Saved entries
────────────────

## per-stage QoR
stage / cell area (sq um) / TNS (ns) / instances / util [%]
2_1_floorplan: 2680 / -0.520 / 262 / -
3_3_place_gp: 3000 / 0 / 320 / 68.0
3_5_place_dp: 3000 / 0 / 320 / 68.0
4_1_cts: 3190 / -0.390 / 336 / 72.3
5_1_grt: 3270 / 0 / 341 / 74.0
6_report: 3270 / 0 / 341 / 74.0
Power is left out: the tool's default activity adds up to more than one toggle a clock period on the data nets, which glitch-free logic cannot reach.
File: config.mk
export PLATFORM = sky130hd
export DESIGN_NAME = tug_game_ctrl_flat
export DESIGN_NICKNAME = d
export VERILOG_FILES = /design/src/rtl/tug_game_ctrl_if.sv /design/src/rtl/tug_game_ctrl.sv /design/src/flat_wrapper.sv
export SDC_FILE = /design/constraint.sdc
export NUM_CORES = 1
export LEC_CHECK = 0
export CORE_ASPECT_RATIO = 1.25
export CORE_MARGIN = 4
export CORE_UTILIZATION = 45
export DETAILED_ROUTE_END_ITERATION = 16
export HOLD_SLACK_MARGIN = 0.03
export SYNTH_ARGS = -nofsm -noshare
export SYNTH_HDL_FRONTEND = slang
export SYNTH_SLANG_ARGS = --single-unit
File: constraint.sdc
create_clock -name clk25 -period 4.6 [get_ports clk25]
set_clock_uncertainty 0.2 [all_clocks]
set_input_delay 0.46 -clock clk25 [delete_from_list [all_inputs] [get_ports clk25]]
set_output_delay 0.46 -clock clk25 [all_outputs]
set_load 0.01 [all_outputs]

────────────────

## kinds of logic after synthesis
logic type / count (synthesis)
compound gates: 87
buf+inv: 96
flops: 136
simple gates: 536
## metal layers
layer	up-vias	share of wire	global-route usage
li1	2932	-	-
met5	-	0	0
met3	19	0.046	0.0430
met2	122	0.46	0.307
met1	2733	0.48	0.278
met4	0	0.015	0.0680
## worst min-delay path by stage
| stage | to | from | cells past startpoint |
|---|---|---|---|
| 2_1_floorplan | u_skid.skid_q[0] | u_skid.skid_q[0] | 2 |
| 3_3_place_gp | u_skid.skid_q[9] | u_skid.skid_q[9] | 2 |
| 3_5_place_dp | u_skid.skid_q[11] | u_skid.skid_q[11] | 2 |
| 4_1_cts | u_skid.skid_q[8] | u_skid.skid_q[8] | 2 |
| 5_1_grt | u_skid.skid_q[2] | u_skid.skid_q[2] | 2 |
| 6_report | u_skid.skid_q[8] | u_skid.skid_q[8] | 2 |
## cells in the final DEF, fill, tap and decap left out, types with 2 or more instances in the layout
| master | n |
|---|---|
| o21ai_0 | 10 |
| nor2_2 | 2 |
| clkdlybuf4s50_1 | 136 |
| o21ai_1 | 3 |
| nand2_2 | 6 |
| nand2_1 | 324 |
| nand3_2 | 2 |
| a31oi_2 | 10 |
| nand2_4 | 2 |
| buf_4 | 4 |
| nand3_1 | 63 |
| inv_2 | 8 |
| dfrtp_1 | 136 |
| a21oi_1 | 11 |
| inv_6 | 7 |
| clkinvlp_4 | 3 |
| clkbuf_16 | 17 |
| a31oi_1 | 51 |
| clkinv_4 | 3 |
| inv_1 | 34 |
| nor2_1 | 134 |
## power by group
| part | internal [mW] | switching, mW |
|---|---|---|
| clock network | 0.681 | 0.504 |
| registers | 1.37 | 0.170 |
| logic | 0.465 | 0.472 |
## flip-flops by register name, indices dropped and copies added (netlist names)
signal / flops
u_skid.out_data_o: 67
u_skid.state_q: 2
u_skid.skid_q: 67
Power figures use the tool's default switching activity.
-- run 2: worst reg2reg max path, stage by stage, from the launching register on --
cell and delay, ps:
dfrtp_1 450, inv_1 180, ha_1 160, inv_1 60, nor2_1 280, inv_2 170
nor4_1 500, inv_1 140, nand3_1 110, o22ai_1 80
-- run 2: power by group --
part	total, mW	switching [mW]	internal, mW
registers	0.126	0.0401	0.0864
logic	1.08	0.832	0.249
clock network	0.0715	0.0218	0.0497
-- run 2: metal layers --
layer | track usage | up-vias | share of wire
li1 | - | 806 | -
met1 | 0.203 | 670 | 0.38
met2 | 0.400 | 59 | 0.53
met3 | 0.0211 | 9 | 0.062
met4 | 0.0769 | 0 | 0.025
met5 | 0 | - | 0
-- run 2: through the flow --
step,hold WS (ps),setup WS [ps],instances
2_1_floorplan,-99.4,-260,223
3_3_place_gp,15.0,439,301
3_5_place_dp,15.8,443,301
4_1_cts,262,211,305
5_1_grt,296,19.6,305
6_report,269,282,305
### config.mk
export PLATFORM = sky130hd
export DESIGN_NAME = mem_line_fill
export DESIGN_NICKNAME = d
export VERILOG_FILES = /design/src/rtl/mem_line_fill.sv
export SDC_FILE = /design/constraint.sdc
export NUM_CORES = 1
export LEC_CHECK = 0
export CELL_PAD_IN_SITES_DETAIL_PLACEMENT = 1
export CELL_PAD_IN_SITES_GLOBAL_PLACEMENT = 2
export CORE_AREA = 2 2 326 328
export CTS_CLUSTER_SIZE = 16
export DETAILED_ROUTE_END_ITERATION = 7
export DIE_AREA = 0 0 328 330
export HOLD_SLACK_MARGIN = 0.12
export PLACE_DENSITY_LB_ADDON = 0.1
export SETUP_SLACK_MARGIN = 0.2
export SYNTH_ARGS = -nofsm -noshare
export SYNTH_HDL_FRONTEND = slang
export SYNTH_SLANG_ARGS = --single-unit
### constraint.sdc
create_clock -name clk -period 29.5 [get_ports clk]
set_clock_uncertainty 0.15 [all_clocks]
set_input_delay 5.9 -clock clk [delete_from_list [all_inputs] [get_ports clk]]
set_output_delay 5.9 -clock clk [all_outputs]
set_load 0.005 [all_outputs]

────────────────

Please transcribe only the lines in the records above running from the line that has "u_skid.skid_q[2] | 2 |" through the line that has "dfrtp_1 | 136 |", both included, exactly as they appear.

§ **SOLUTION TO THE PROBLEM**
| 5_1_grt | u_skid.skid_q[2] | u_skid.skid_q[2] | 2 |
| 6_report | u_skid.skid_q[8] | u_skid.skid_q[8] | 2 |
## cells in the final DEF, fill, tap and decap left out, types with 2 or more instances in the layout
| master | n |
|---|---|
| o21ai_0 | 10 |
| nor2_2 | 2 |
| clkdlybuf4s50_1 | 136 |
| o21ai_1 | 3 |
| nand2_2 | 6 |
| nand2_1 | 324 |
| nand3_2 | 2 |
| a31oi_2 | 10 |
| nand2_4 | 2 |
| buf_4 | 4 |
| nand3_1 | 63 |
| inv_2 | 8 |
| dfrtp_1 | 136 |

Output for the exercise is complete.